**Exercise objective:**
Show all lines below holding the string "total".

**Information given:**
- - - -
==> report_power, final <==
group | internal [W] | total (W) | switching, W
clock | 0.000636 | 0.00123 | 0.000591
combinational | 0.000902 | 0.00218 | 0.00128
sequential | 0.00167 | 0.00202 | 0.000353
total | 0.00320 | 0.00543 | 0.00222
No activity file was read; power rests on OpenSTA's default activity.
===== config.mk =====
export PLATFORM = sky130hd
export DESIGN_NAME = memStage
export DESIGN_NICKNAME = d
export VERILOG_FILES = /design/src/verilog/memStagePkg.sv /design/src/verilog/addrMapper.sv /design/src/verilog/cp0Regs.sv /design/src/verilog/exceptionUnit.sv /design/src/verilog/memAccessAlign.sv /design/src/verilog/memStage.sv /design/src/verilog/memStageReg.sv
export SDC_FILE = /design/constraint.sdc
export NUM_CORES = 1
export LEC_CHECK = 0
export BUFFER_PORTS_ARGS = -buffer_cell sky130_fd_sc_hd__buf_2
export CORE_UTILIZATION = 47
export CTS_CLUSTER_DIAMETER = 30
export DETAILED_ROUTE_END_ITERATION = 12
export PLACE_DENSITY = 0.77
export SKIP_LAST_GASP = 1
export SYNTH_ARGS = -nofsm -noshare
export SYNTH_HDL_FRONTEND = slang
export SYNTH_SLANG_ARGS = --single-unit

===== constraint.sdc =====
create_clock -name clk -period 3.85 [get_ports clk]
set_clock_uncertainty 0.2 [all_clocks]
set_input_delay 0.385 -clock clk [delete_from_list [all_inputs] [get_ports clk]]
set_output_delay 0.385 -clock clk [all_outputs]
set_load 0.03 [all_outputs]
- - - -
**Task response:**
group | internal [W] | total (W) | switching, W
total | 0.00320 | 0.00543 | 0.00222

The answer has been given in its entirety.